I always enjoy visiting businesses in my constituency, getting to know something about what they do and understanding both the opportunities and the difficulties which they face.
There are several thousand different firms in my patch, from one man or woman enterprises to companies employing hundreds of people. So I was delighted to get an invitation from ProspectSoft, based in Stokenchurch, to call in to see them.
ProspectSoft is a family-owned enterprise that supplies software, with a particular focus on business software for small and medium sized companies.
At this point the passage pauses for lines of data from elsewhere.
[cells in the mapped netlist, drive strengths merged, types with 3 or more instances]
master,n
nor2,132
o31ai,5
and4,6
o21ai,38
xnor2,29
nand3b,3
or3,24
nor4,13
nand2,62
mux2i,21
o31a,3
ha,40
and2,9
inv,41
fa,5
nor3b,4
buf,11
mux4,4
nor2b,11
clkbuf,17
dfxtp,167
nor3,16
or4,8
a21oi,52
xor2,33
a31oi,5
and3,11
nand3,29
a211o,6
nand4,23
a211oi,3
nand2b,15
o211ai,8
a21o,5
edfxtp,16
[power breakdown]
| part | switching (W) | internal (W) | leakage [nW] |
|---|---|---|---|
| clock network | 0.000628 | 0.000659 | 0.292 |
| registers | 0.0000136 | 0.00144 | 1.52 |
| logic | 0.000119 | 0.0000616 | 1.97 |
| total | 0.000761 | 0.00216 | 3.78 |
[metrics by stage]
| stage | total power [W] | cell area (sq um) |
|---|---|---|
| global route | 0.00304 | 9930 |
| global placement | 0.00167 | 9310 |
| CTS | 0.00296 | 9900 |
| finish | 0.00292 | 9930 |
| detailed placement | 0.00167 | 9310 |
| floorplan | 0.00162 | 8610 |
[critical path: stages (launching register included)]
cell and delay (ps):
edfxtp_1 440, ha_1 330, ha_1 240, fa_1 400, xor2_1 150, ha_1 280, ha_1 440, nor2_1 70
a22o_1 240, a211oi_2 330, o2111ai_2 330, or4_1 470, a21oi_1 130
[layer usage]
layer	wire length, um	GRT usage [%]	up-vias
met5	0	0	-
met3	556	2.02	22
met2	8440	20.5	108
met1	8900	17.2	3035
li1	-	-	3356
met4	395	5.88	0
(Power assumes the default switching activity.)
It’s an achievement to create a successful firm from nothing and build it up to a situation in which it’s generating wealth and providing employment. But ProspectSoft had something more to show me. They’ve deliberately set out to offer opportunities each year for university work placement students to spend twelve months with the company.
Now a lot of big firms do this, but it’s more unusual to see SMEs making provision for placements an integral part of their way of doing business. At ProspectSoft, about a fifth of staff are placement students and another fifth former placements who were offered permanent jobs after graduation.
This approach seems to be working well, bringing benefits both to the company and to the student employees themselves. During my visit, I spent a fair bit of time talking to this year’s placements and to their (slightly) older colleagues who’d started off that way. With no senior managers in sight, they all said that they’d really enjoyed their time at the firm. They said that they’d not just been lumbered with dogsbody jobs but given some real responsibilities. Their enthusiasm was not forced, but genuine.
As the CEO told me later, a placement student in an enterprising medium-sized business would spend time working with the company’s top management, something that was very unlikely to happen in a big firm, and would also get to know all aspects of the company’s business. The placement students themselves talked about how they’d gained enormously in self-confidence and in business skills as a result of the experience.
The company has won three national awards: a National Undergraduate Employability Award, Best Small to Medium Enterprise Placement Provider and Best Work Experience Provider.
If our country is to compete successfully in with the best in the world, we need to be working continually to improve the skills of our workforce. Government can help, with initiatives like the tax break for small businesses that take on an apprentice. What ProspectSoft shows is that well-structured work placements can be a win-win for employer and employee alike.
It’s an impressive model, and one that I hope many other SMEs follow.